Damon: I see those advancements coming and I sit and wonder what does that mean for the world? Already, the Internet has changed everything. You and I are talking right now because we have the Internet. My little brother lives in France, I'm able to FaceTime with him. To make a call to France used to cost like $8,000. Now, we just FaceTime for free, and I get to see video of his little girl who was born last Christmas.
I get to see all of that because the Internet has changed everything about our lives. How will it change as, truly, 6 billion people are able to get online and not just the people in the richer countries that have been able to have access to all of that.
Joanna: I think it will be an explosion of more books, but also an explosion of readers.
When I recently did my one year's worth of book sales, it was only 45% sales in the U.S., and I was surprised.
Damon: Yeah, that's really surprising.
Joanna: So actually, the majority of sales are already outside the U.S. for someone like me, and that's crazy. I thought I would start measuring it this year in order that over the next few years, we would see a change. I was super surprised to find it was already…
Damon: How quickly it's changing.
Joanna: Exactly.
Damon: It had already changed.
Joanna: Yeah, so I think we'll see that shift over time. Okay. We're pretty much out of time. Tell people where they can find BookFunnel and information about how it works and also about where they can find you online.
Damon: So bookfunnel.com is where you can find us and we have all the information there, pricing plans and all that sort of stuff. Our cheapest plan is $20 a year, so we really made it really inexpensive for every author to use it, even if you're just starting out and it's your first book. For me, damonjcourtney.com is my author site, where my fantasy books, unfortunately, have been languishing while I continue my work at BookFunnel.
Joanna: While you serve everyone else.
Damon: Exactly, while I serve everyone else's books, my poor little trilogy is languishing over there.
Joanna: Fantastic. Well, thanks so much for your time, Damon. That was great.
Damon: Thank you so much for having me, Joanna.
Jack Arbor says
Joanna / Damon, thanks for this podcast. I’m now convinced. As a technologist myself, I figured I could do it all – put up the download page, provide tech support, etc. Ironically, as I was listening to this, I got two emails from folks who have no clue how to get the books onto their devices.
One question for Damon – can I white-label the download page with a custom banner and my own branding?
I’ll be switching over as soon as I can make the time.
Caroline Mickelson says
Wonderful podcast, as always. I love (love, love!) BookFunnel and cannot say enough good things about it. It’s so easy to use, very affordable, and nicely designed. I recommend it to all my author friends. So thank you, Damon, for all the work that went into it. I’ll be watching for updates on direct sales, and (in all your spare time!) I’d love to see a Spanish version one day.
Michael Gallagher says
Wow! Thanks for the reference here! Nice article.
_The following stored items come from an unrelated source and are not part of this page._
[src/rtl/otter_pkg.sv]
// otter_pkg: types and constants shared by the OTTER pipeline hazard logic.
//   opcode_t  - RV32I major opcodes (instruction bits [6:0])
//   fwd_sel_t - EX operand bypass source encoding
//   tag_t     - in-flight producer tag {valid, rd, is_load}
//   NOP       - canonical bubble instruction (addi x0,x0,0)
package otter_pkg;

  typedef enum logic [6:0] {
    LUI    = 7'b0110111,
    AUIPC  = 7'b0010111,
    JAL    = 7'b1101111,
    JALR   = 7'b1100111,
    BRANCH = 7'b1100011,
    LOAD   = 7'b0000011,
    STORE  = 7'b0100011,
    OP_IMM = 7'b0010011,
    OP     = 7'b0110011,
    SYSTEM = 7'b1110011
  } opcode_t;

  typedef enum logic [1:0] {
    FWD_RF  = 2'b00,
    FWD_MEM = 2'b01,
    FWD_WB  = 2'b10
  } fwd_sel_t;

  typedef struct packed {
    logic       valid;
    logic [4:0] rd;
    logic       is_load;
  } tag_t;

  localparam tag_t        TAG_NONE = '{valid: 1'b0, rd: 5'd0, is_load: 1'b0};
  localparam logic [31:0] NOP      = 32'h00000013;

  // A source only hits a tag when the consumer really reads it (live)
  // and the tag names a real producer of that register.
  function automatic logic tag_hit(input tag_t t, input logic [4:0] src, input logic live);
    return live && t.valid && (t.rd == src);
  endfunction

endpackage

[src/rtl/src_use_decode.sv]
// src_use_decode: classifies an opcode by which register fields it uses.
//   opcode    in  7  instruction bits [6:0]
//   uses_rs1  out 1  instruction reads rs1
//   uses_rs2  out 1  instruction reads rs2
//   writes_rd out 1  instruction writes rd (rd=x0 filtering is left to the caller)
//   is_load   out 1  instruction is a load (result only available after MEM)
module src_use_decode
  import otter_pkg::*;
(
  input  logic [6:0] opcode,
  output logic       uses_rs1,
  output logic       uses_rs2,
  output logic       writes_rd,
  output logic       is_load
);

  always_comb begin
    uses_rs1  = 1'b0;
    uses_rs2  = 1'b0;
    writes_rd = 1'b0;
    is_load   = 1'b0;
    case (opcode)
      LUI, AUIPC, JAL: writes_rd = 1'b1;
      JALR: begin
        uses_rs1  = 1'b1;
        writes_rd = 1'b1;
      end
      BRANCH, STORE: begin
        uses_rs1 = 1'b1;
        uses_rs2 = 1'b1;
      end
      LOAD: begin
        uses_rs1  = 1'b1;
        writes_rd = 1'b1;
        is_load   = 1'b1;
      end
      OP_IMM: begin
        uses_rs1  = 1'b1;
        writes_rd = 1'b1;
      end
      OP: begin
        uses_rs1  = 1'b1;
        uses_rs2  = 1'b1;
        writes_rd = 1'b1;
      end
      SYSTEM:  uses_rs1 = 1'b1;
      default: ;
    endcase
  end

endmodule

[src/rtl/fwd_hazard_unit.sv]
// fwd_hazard_unit: forwarding select generation and load-use interlock for
// the 5-stage OTTER pipeline. Tracks producers in a private EX/MEM/WB tag
// pipeline and compares them against the instruction in ID.
//   clk, rst           clock, synchronous active-high reset
//   dec_ir, dec_valid  instruction in ID and its valid flag
//   flush              taken branch/jump in EX, kills the ID instruction
//   rs1_fwd_sel        registered EX operand A source (00 RF, 01 MEM, 10 WB)
//   rs2_fwd_sel        registered EX operand B source
//   pc_write, reg_en   PC / IF-ID enables (low while stalling)
//   clear              bubble into ID/EX (stall or flush)
//   stall              interlock active this cycle
//   stall_cycles       saturating stall-cycle counter (CNT_W bits)
// Build option: define FWD_WB_EN to enable forwarding from WB (select 10).
// Without it a MEM-stage producer stalls one cycle and the register file
// supplies the value afterwards.
module fwd_hazard_unit
  import otter_pkg::*;
#(
  parameter int CNT_W = 16
) (
  input  logic             clk,
  input  logic             rst,
  input  logic [31:0]      dec_ir,
  input  logic             dec_valid,
  input  logic             flush,
  output logic [1:0]       rs1_fwd_sel,
  output logic [1:0]       rs2_fwd_sel,
  output logic             pc_write,
  output logic             reg_en,
  output logic             clear,
  output logic             stall,
  output logic [CNT_W-1:0] stall_cycles
);

  logic [4:0] rs1, rs2, rd;
  logic       uses_rs1, uses_rs2, writes_rd, dec_is_load;
  logic       rs1_live, rs2_live;
  logic       rs1_ex, rs2_ex, rs1_mem, rs2_mem;
  logic       load_use, hazard, stall_int;
  tag_t       dec_tag, ex_tag, mem_tag, wb_tag;
  fwd_sel_t   rs1_sel_q, rs2_sel_q;
  logic       unused_bits;

  assign rs1 = dec_ir[19:15];
  assign rs2 = dec_ir[24:20];
  assign rd  = dec_ir[11:7];

  src_use_decode u_src_use_decode (
    .opcode    (dec_ir[6:0]),
    .uses_rs1  (uses_rs1),
    .uses_rs2  (uses_rs2),
    .writes_rd (writes_rd),
    .is_load   (dec_is_load)
  );

  // x0 and unused fields never match; bubbles never read anything.
  assign rs1_live = dec_valid && uses_rs1 && (rs1 != 5'd0);
  assign rs2_live = dec_valid && uses_rs2 && (rs2 != 5'd0);

  always_comb begin
    dec_tag         = TAG_NONE;
    dec_tag.valid   = dec_valid && writes_rd && (rd != 5'd0);
    dec_tag.rd      = rd;
    dec_tag.is_load = dec_is_load;
  end

  assign rs1_ex  = tag_hit(ex_tag,  rs1, rs1_live);
  assign rs2_ex  = tag_hit(ex_tag,  rs2, rs2_live);
  assign rs1_mem = tag_hit(mem_tag, rs1, rs1_live);
  assign rs2_mem = tag_hit(mem_tag, rs2, rs2_live);

  // A load in EX has no data yet: the consumer must wait one cycle.
  assign load_use = ex_tag.is_load && (rs1_ex || rs2_ex);

`ifdef FWD_WB_EN
  assign hazard = load_use;
`else
  // A MEM match shadowed by a nearer EX match is served by the MEM bypass,
  // so only an uncovered MEM match needs the extra cycle.
  assign hazard = load_use || (rs1_mem && !rs1_ex) || (rs2_mem && !rs2_ex);
`endif

  // Flush wins over stall: the consumer is being killed anyway.
  assign stall_int = hazard && !flush && !rst;
  assign stall     = stall_int;
  assign pc_write  = !stall_int;
  assign reg_en    = !stall_int;
  assign clear     = !rst && (flush || stall_int);

  function automatic fwd_sel_t pick_sel(input logic hit_ex, input logic hit_mem);
    if (hit_ex) return FWD_MEM;
`ifdef FWD_WB_EN
    if (hit_mem) return FWD_WB;
`else
    if (hit_mem) return FWD_RF;
`endif
    return FWD_RF;
  endfunction

  always_ff @(posedge clk) begin
    if (rst) begin
      ex_tag       <= TAG_NONE;
      mem_tag      <= TAG_NONE;
      wb_tag       <= TAG_NONE;
      rs1_sel_q    <= FWD_RF;
      rs2_sel_q    <= FWD_RF;
      stall_cycles <= '0;
    end else begin
      wb_tag  <= mem_tag;
      mem_tag <= ex_tag;
      if (stall_int || flush) begin
        ex_tag    <= TAG_NONE;
        rs1_sel_q <= FWD_RF;
        rs2_sel_q <= FWD_RF;
      end else begin
        ex_tag    <= dec_tag;
        rs1_sel_q <= pick_sel(rs1_ex, rs1_mem);
        rs2_sel_q <= pick_sel(rs2_ex, rs2_mem);
      end
      if (stall_int && (stall_cycles != {CNT_W{1'b1}})) begin
        stall_cycles <= stall_cycles + CNT_W'(1);
      end
    end
  end

  assign rs1_fwd_sel = rs1_sel_q;
  assign rs2_fwd_sel = rs2_sel_q;

  // WB tag is tracked for the issue logic but not consumed here.
  assign unused_bits = ^{dec_ir[31:25], dec_ir[14:12], wb_tag};

endmodule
I just joined Book Funnel for Starving authors – up to 500 books delivered a month for an unlimited number of books. I plan on simplifying the download process for people talking my perm-free book, Mossad Strain. Pick one up here if you are interested in seeing how the funnel works :
http://www.michaeljamesgallagherauthor.com/free-mossad-spear/
Icy Sedgwick says
Loved this podcast! Well I love all of them but anything tech-related gets two thumbs up from me 🙂
Edwina Gustafson says
Precisely what I was looking for today and I just signed up! I published my first ebook in June. I quickly realised that not everyone knows what to do with what seem – from a tech savvy indie author’s side of the screen – to be simple book files. Things will change in time but for now, BookFunnel can is welcome to do the hand-holding for me!
Dana Murguia says
I’m still unclear, does book funnel allow you to download from Amazon? Also, is it a platform where an unknown can find readers?
Joanna Penn says
Bookfunnel delivers ebooks without the need to use Amazon e.g. for your ARC readers. They also have promotions with other authors for giveaways, but it’s definitely best used if you have an audience.